In addition to the FlyOver film, guests can experience a six-minute panoramic pre-show, which was created by Moment Factory. The pre-show is projected on 360-degree wrap-around screens and a central hanging medallion.

== History ==
The construction of the attraction cost $40 to $45 million and consisted of converting the former United Artists movie theater and part of a Famous Footwear store into FlyOver. It took over a year and more than 100 hours of flight time with an actual helicopter to shoot all the video footage for FlyOver in Las Vegas's primary film, The Real Wild West.

The creative director for FlyOver in Las Vegas is Rick Rothschild, a former Disney Imagineer.
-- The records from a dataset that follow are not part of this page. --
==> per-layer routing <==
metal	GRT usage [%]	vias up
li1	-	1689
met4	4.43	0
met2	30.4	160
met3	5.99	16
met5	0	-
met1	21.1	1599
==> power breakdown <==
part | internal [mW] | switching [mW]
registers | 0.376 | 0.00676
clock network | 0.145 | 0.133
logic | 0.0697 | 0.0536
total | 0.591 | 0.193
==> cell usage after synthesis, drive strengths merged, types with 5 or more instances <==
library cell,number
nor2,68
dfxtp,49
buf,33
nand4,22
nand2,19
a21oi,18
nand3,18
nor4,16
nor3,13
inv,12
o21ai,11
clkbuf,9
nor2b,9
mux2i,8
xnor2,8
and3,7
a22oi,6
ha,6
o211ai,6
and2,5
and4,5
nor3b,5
[config.mk]
export PLATFORM = sky130hd
export DESIGN_NAME = cpu
export DESIGN_NICKNAME = d
export VERILOG_FILES = /design/src/rtl/cpu.sv
export SDC_FILE = /design/constraint.sdc
export NUM_CORES = 1
export LEC_CHECK = 0
export ABC_AREA = 0
export ABC_CLOCK_PERIOD_IN_PS = 1800
export BUFFER_PORTS_ARGS = -buffer_cell sky130_fd_sc_hd__buf_2
export CAP_MARGIN = 15
export CORE_MARGIN = 5
export CORE_UTILIZATION = 46
export DETAILED_ROUTE_END_ITERATION = 16
export GPL_TIMING_DRIVEN = 0
export HOLD_SLACK_MARGIN = 0.12
export PLACE_DENSITY_LB_ADDON = 0.05
export SLEW_MARGIN = 20
export SYNTH_ARGS = -nofsm -noshare
export SYNTH_HDL_FRONTEND = slang
export SYNTH_SLANG_ARGS = --single-unit
[constraint.sdc]
create_clock -name clk_cpu -period 1.8 [get_ports clk_cpu]
set_clock_uncertainty 0.05 [all_clocks]
set_input_delay 0.36 -clock clk_cpu [delete_from_list [all_inputs] [get_ports clk_cpu]]
set_output_delay 0.36 -clock clk_cpu [all_outputs]
set_load 0.01 [all_outputs]
[src/rtl/cpu.sv]
// cpu: 4-bit accumulator core with a TD4-style 12-instruction ISA.
// One instruction per clk_cpu edge; opcode decoded combinationally from inst[7:4],
// all architectural state (pc, A, B, carry, io_out) updated on the rising edge.

// register_file: one 4-bit general register with synchronous reset and load enable.
module register_file (
   input  logic       clk_i,
   input  logic       reset_i,
   input  logic       load_i,
   input  logic [3:0] dat_i,
   output logic [3:0] dat_out
);

   logic [3:0] dat_q;
   logic [3:0] dat_d;

   // Next value: load the ALU result when this register is the destination.
   always_comb begin
      dat_d = dat_q;
      if (load_i) dat_d = dat_i;
   end

   // Register storage; reset wins over any load.
   always_ff @(posedge clk_i) begin
      if (reset_i) dat_q <= 4'h0;
      else         dat_q <= dat_d;
   end

   assign dat_out = dat_q;

endmodule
Rothschild spent 40 years with Disney, during which he was responsible for developing the flight motion attraction Soarin’. After retiring from Disney, Rothschild spent three years working with Dave Mossop, a Cannes Lion Award-winning film director, to develop the FlyOver attractions and films in both Iceland and Las Vegas.

The first FlyOver location was opened in Vancouver, Canada in 2013 as FlyOver Canada and was later bought by Pursuit in December 2016. FlyOver Iceland, which is located in Reykjavik, Iceland, was opened in September 2019. In July 2019, Pursuit announced plans to open another FlyOver location in Toronto, Canada.